Aunt Amelia’s Ledger

With additional research by Justin Bur

Some of my female ancestors are almost invisible. They got married, had children and left no other traces of their lives. But a few left paper trails such as letters, journals and drawings. My two-times great-aunt Amelia Josephine Bagg (1852-1943) was one of them. Married twice but with no children of her own, she became deeply involved in the family real estate business.

Amelia was the third of the five children (one boy, four girls) of Montreal landowner Stanley Clark Bagg (SCB) and his wife, Catharine Mitcheson Bagg. The children grew up in the family home, Fairmount Villa, near what is now the corner of Sherbrooke and St. Urbain streets. There, they had a big garden to play in and no doubt a nanny to care for them when they were little and a governess to educate them.

Unlike many women of her time and class, Amelia found the opportunity to use her education.

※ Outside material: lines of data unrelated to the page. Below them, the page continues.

### src/rtl/imem_loader_word_assembler.sv
// word_assembler: packs little-endian stream bytes into a 32-bit word and flags the final byte
module word_assembler
    import kgprisc_loader_pkg::*;
(
    input  logic        clk,
    input  logic        rst,
    input  logic        clear,
    input  logic        shift,
    input  logic [7:0]  byte_in,
    output logic        complete,
    output logic [31:0] word_nxt
);
    logic [1:0]  byte_cnt;
    logic [31:0] word;

    assign complete = shift & (byte_cnt == 2'(BYTES_PER_WORD - 1));

    // current word with the incoming byte merged at its lane, so the final byte is visible the same cycle
    always_comb begin
        word_nxt = word;
        word_nxt[{byte_cnt, 3'b000} +: 8] = byte_in;
    end

    // byte lane counter wraps naturally after the fourth byte
    always_ff @(posedge clk or negedge rst) begin
        if (!rst) begin
            byte_cnt <= '0;
            word     <= '0;
        end else if (clear) begin
            byte_cnt <= '0;
            word     <= '0;
        end else if (shift) begin
            byte_cnt <= byte_cnt + 2'd1;
            word     <= word_nxt;
        end
    end
endmodule

### src/rtl/imem_loader.sv
// imem_loader: boot loader that streams a length-prefixed program into instruction memory, then releases the core
module imem_loader
    import kgprisc_loader_pkg::*;
#(
    parameter int ADDR_W    = 10,
    parameter int MAX_WORDS = 1024
) (
    input  logic           clk,
    input  logic           rst,
    input  logic           reload,
    imem_loader_if.slave   bus,
    output logic           cpu_rst,
    output logic           done,
    output logic           err
);
    logic [2:0]      state, nxt;
    logic [15:0]     n;
    logic [ADDR_W:0] index;
    logic [15:0]     hdr;
    logic            xfer, bad, last, complete;
    logic [31:0]     word_nxt;

    assign bus.in_ready = rst & ~reload & (state == HDR_LO || state == HDR_HI || state == DATA);
    assign xfer = bus.in_valid & bus.in_ready;
    assign hdr  = {bus.in_data, n[7:0]};
    assign bad  = (hdr == 16'd0) || (32'(hdr) > 32'(MAX_WORDS));
    assign last = (16'(index) + 16'd1) == n;

    word_assembler u_asm (
        .clk      (clk),
        .rst      (rst),
        .clear    (reload),
        .shift    (xfer && state == DATA),
        .byte_in  (bus.in_data),
        .complete (complete),
        .word_nxt (word_nxt)
    );

    // next-state decode; reload overrides everything
    always_comb begin
        nxt = state;
        if (reload) nxt = HDR_LO;
        else begin
            case (state)
                HDR_LO:  nxt = xfer ? HDR_HI : HDR_LO;
                HDR_HI:  nxt = xfer ? (bad ? ERR : DATA) : HDR_HI;
                DATA:    nxt = complete ? WRITE : DATA;
                WRITE:   nxt = last ? RUN : DATA;
                default: nxt = state;
            endcase
        end
    end

    // state, header count and word index
    always_ff @(posedge clk or negedge rst) begin
        if (!rst) begin
            state <= HDR_LO;
            n     <= '0;
            index <= '0;
        end else begin
            state <= nxt;
            if (reload) begin
                n     <= '0;
                index <= '0;
            end else begin
                if (xfer && state == HDR_LO) n[7:0]  <= bus.in_data;
                if (xfer && state == HDR_HI) n[15:8] <= bus.in_data;
                if (state == WRITE) index <= index + 1'b1;
            end
        end
    end

    // Moore outputs registered from the next state; address and data hold outside WRITE
    always_ff @(posedge clk or negedge rst) begin
        if (!rst) begin
            bus.imem_we    <= 1'b0;
            bus.imem_addr  <= '0;
            bus.imem_wdata <= '0;
            cpu_rst        <= 1'b1;
            done           <= 1'b0;
            err            <= 1'b0;
        end else begin
            bus.imem_we <= nxt == WRITE;
            if (nxt == WRITE) begin
                bus.imem_addr  <= index[ADDR_W-1:0];
                bus.imem_wdata <= word_nxt;
            end
            cpu_rst <= nxt != RUN;
            done    <= nxt == RUN;
            err     <= nxt == ERR;
        end
    end
endmodule

### src/flat_wrapper.sv
// flat-port wrapper written by rule: the top's interface ports become plain ports
module imem_loader_flat import kgprisc_loader_pkg::*;
#(
    parameter int ADDR_W    = 10,
    parameter int MAX_WORDS = 1024
)
  (clk, rst, reload, cpu_rst, done, err, bus_in_valid, bus_in_data, bus_in_ready, bus_imem_we, bus_imem_addr, bus_imem_wdata);
  imem_loader_if #(.ADDR_W(ADDR_W)) bus_i ();
  input  logic clk;
  input  logic rst;
  input  logic reload;
  output logic cpu_rst;
  output logic done;
  output logic err;
  input wire logic [$bits(bus_i.in_valid)-1:0] bus_in_valid;
  input wire logic [$bits(bus_i.in_data)-1:0] bus_in_data;
  output wire logic [$bits(bus_i.in_ready)-1:0] bus_in_ready;
  output wire logic [$bits(bus_i.imem_we)-1:0] bus_imem_we;
  output wire logic [$bits(bus_i.imem_addr)-1:0] bus_imem_addr;
  output wire logic [$bits(bus_i.imem_wdata)-1:0] bus_imem_wdata;
  assign bus_i.in_valid = bus_in_valid;
  assign bus_i.in_data = bus_in_data;
  assign bus_in_ready = bus_i.in_ready;
  assign bus_imem_we = bus_i.imem_we;
  assign bus_imem_addr = bus_i.imem_addr;
  assign bus_imem_wdata = bus_i.imem_wdata;
  imem_loader #(.ADDR_W(ADDR_W), .MAX_WORDS(MAX_WORDS)) u_core (.clk(clk), .rst(rst), .reload(reload), .bus(bus_i), .cpu_rst(cpu_rst), .done(done), .err(err));
endmodule
### config.mk
export PLATFORM = sky130hd
export DESIGN_NAME = imem_loader_flat
export DESIGN_NICKNAME = d
export VERILOG_FILES = /design/src/rtl/imem_loader_pkg.sv /design/src/rtl/imem_loader_if.sv /design/src/rtl/imem_loader_word_assembler.sv /design/src/rtl/imem_loader.sv /design/src/flat_wrapper.sv
export SDC_FILE = /design/constraint.sdc
export NUM_CORES = 1
export LEC_CHECK = 0
export ABC_AREA = 1
export CORE_MARGIN = 2
export CORE_UTILIZATION = 30
export CTS_CLUSTER_SIZE = 20
export DETAILED_ROUTE_END_ITERATION = 12
export GPL_TIMING_DRIVEN = 0
export SLEW_MARGIN = 15
export SYNTH_ARGS = -nofsm -noshare
export SYNTH_HDL_FRONTEND = slang
export SYNTH_SLANG_ARGS = --single-unit
### constraint.sdc
create_clock -name clk -period 1.9 [get_ports clk]
set_clock_uncertainty 0.15 [all_clocks]
set_input_delay 0.38 -clock clk [delete_from_list [all_inputs] [get_ports clk]]
set_output_delay 0.38 -clock clk [all_outputs]
set_load 0.01 [all_outputs]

St. Urbain Street, corner Guilbault. These houses were built on land purchased from the Bagg family. Photo from Google Street View

SCB had inherited several large properties on the Island of Montreal, extended along the west side of St. Lawrence Street (now busy Boulevard Saint-Laurent). During his lifetime, this was agricultural land and, although he was trained as a notary, SCB made his income by leasing his properties to farmers.

He died unexpectedly at age 53, in 1873, when Amelia was just 21. SCB named his wife and her brother (who was a Philadelphia lawyer) as executors of his estate.1 Son Robert Stanley Bagg (RSB), a recent law graduate from McGill University, took on the responsibility of managing it. Over the years, the widowed Catharine and her daughters had a great deal of input into decisions about the estate, with Amelia being the daughter who took the greatest interest.    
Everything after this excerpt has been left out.